Diyelim ki, bu kötü senaryolar olmadı, normal bal hasadı zamanı yaşıyoruz. Kovanların içi balla doldu ki, bu arıcı için tarifi zor bir mutluluktur. Kovanı açtığınızda arı bal sarhoşudur, kovan kapağının açılması onu pek sinirlendirmez, çünkü ortalıkta bal bolluğu vardır. Peteklerin üstü incecik taze petekle kaplanmıştır, bembeyazdır, sanki peteklerin üstüne kar yağmış gibi. Aydın'da arıcı bir dostumun babası Ahmet Abi’nin, bu durumdaki heyecanı ve sözleri geliyor aklıma: ''Arı höyle höyle bembeyaz dalak sallamış, höh höh hö'' diye beş parmağını yere doğru sallayarak tarif ederdi. Gerçekten, inanılmaz bir mutluluktur bu. Petekler yarıyı geçmiş veya en az yarıya kadar sırlanmışsa, bal olgunlaşmış ve hasada hazırdır artık. Artık bal hasadı da gecikmeden yapılmalı ki sorun olmasın. Güçlü nektar akımı genellikle yirmi - yirmi beş gün sürer, bu süreçte bal sağımı zamanında tamamlanmalı ki, hasat esnasında yağmacılık olmasın. Bu dönemin sonunda ise arı çok sinirli olur, hasat çok zevksiz hale gelir. Bazen nektar akımı aniden kesilir ve hasat imkânsız hale bile gelebilir. Bal akımı kesildiğinde dışarıda bal azaldığı için arı kovan kapağının açılmasına çok sinirlenir ve balını haklı olarak vermek istemez. Bu da hasat esnasında arının arıcıyı bol bol sokmasına sebep verir. Çokça arı ölümünün yanı sıra arılar, açılan kovanlara balı almak için dalış yapıp, birbirlerini öldürürken bazen o kovanın ana arısını bile öldürebilirler. Bu da büyük sıkıntılara yol açar. Buna biz yağmacı sendromu diyoruz. Öyle ya, bal yokluğunda balını kim vermek ister!!?

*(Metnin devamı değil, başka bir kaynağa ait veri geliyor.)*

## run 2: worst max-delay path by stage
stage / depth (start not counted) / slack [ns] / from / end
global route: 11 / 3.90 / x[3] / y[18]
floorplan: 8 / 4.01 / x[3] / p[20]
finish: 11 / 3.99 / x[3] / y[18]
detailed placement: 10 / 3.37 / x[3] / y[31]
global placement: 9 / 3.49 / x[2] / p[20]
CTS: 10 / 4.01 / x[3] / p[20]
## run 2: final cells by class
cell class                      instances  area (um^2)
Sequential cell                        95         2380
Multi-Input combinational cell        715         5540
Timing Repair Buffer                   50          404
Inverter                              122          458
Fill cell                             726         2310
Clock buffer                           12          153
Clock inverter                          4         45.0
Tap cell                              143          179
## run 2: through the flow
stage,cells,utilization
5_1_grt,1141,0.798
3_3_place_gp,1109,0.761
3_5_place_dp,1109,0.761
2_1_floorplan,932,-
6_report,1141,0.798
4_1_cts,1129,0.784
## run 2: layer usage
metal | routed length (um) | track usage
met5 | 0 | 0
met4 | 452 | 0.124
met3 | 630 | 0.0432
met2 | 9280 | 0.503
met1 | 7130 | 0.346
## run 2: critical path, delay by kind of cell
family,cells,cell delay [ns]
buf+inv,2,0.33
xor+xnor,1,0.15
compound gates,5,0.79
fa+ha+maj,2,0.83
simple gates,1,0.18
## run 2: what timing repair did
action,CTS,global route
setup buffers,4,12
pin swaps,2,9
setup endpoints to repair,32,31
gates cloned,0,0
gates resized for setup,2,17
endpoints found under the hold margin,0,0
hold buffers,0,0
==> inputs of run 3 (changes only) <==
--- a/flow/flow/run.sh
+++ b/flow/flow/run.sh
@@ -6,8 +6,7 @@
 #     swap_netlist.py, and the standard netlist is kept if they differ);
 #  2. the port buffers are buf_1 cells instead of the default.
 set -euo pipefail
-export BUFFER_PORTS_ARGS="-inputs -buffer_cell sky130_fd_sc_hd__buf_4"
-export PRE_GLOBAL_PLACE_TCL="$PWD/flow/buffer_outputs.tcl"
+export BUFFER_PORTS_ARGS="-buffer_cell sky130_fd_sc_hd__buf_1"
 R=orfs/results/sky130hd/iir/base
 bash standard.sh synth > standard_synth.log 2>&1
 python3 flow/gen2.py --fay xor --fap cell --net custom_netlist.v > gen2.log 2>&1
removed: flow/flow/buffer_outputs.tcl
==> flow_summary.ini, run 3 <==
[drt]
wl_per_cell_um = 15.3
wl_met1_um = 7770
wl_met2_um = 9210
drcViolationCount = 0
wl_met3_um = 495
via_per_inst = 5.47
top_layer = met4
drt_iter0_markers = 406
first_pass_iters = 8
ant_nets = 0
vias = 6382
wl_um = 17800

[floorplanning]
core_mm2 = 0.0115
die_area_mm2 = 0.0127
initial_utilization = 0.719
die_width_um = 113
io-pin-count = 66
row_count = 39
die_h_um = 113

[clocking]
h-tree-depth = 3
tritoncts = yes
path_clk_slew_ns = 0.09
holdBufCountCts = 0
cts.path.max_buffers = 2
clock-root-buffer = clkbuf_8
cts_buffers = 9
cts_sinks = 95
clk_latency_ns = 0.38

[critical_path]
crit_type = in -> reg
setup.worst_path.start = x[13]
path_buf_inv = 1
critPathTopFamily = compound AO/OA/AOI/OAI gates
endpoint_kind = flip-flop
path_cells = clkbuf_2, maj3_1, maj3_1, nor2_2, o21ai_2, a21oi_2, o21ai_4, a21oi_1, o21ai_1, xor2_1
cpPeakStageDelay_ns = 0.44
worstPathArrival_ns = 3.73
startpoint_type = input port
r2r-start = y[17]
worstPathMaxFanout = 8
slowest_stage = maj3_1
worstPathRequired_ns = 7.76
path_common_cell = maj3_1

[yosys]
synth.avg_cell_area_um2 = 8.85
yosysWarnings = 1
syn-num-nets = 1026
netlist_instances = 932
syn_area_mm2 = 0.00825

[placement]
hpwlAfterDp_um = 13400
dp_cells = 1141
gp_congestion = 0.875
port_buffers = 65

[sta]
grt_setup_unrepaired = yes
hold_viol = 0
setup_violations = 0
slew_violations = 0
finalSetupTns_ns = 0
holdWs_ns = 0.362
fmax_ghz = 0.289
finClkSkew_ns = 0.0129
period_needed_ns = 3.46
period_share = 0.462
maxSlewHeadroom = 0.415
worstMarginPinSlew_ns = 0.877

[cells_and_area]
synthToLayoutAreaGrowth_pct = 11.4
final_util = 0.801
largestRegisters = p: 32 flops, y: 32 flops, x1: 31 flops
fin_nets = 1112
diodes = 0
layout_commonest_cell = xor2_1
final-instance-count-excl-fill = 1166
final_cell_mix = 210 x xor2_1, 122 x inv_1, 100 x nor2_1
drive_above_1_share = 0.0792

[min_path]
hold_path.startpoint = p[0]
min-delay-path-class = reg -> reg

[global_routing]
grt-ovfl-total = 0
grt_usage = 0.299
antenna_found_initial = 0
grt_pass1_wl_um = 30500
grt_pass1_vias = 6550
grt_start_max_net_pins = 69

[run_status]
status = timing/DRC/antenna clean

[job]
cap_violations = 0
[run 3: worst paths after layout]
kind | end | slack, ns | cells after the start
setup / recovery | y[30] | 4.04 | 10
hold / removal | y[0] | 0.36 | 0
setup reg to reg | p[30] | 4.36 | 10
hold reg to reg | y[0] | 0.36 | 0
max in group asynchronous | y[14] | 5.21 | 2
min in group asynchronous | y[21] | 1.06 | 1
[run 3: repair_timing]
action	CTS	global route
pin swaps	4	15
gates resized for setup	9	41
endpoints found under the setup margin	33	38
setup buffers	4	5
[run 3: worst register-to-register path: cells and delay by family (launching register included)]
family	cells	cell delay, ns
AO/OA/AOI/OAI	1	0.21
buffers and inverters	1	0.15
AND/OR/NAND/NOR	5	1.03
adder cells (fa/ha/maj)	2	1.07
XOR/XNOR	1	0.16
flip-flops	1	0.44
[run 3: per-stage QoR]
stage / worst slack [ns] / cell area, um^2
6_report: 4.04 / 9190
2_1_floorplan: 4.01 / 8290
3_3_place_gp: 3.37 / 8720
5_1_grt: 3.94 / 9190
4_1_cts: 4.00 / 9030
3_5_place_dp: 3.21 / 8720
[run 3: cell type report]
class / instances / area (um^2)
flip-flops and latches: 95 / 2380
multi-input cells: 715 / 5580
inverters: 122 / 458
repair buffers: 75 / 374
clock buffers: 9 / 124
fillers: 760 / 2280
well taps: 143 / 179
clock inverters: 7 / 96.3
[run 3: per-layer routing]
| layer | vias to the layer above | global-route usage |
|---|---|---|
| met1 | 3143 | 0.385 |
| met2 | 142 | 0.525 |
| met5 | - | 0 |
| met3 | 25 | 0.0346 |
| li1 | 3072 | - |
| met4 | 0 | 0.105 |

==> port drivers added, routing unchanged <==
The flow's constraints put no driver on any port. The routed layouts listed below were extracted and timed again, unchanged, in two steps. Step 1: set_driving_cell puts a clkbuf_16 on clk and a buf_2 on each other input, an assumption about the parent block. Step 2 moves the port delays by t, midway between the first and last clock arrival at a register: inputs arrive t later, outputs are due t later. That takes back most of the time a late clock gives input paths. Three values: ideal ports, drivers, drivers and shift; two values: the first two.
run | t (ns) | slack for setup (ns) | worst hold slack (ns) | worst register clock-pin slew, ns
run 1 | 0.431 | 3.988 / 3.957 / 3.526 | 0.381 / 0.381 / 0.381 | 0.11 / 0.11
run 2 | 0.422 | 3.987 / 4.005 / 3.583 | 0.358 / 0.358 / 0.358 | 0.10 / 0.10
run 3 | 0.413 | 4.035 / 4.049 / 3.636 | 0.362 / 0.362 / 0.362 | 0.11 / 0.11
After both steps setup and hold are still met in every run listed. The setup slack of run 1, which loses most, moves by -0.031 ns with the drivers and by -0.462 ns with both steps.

Biz insanlar da öyle değil miyiz? Çok kazandığımız zaman biraz daha bol harcamıyor muyuz? Kaynaklarımızı biraz daha hovardaca tüketmiyor muyuz? Kıtlık olunca da elbet, bir liranın bile hesabı yapılmaya başlanmaz mı?

İşte arılar da ihtiyaçlarından fazlasını ürettikleri halde, kaynaklarına sahip çıkmaya çalışırlar, hasat dönemi sona ermeye başlayınca bir başka sinirlenirler. Civarda bazen başka arıcıların o bölgeye arısını geç getirdiğini görürüz, bu arılar aç olabilirler. Aç arı derken, başka bir bal bölgesinde yeterince beslenememiş, kovanda balı az olan kolonileri kastediyoruz. Balı bol olan bir yere getirildiğinde doğal olarak aç oluyorlar. Bu durumda, zamanında hasat yaptığınızda bile, yine de yağmacı arı ile karşılaşabilirsiniz. Peteğin üstündeki arı yoğunluğu, peteği kovanın dışına çıkarttıktan sonra çoğalıyorsa etrafta yağmacı arı var demektir. Bu duruma dikkat edilmelidir. Aslında, özellikle çam balı yataklarına, belli bir tarihten sonra arı sevkiyatları durdurulmalıdır. Bir arıcı hasat yaparken, bir başka arıcının yeni kovanları o bölgeye getirmesi sakıncalıdır. Bu durumda hasada ara verilmelidir. Ertesi gün duruma bakılarak, daha iyi ise hasada devam edilmeli, değilse hasat yapılmamalıdır. Aksi takdirde kovan kayıpları olabilir.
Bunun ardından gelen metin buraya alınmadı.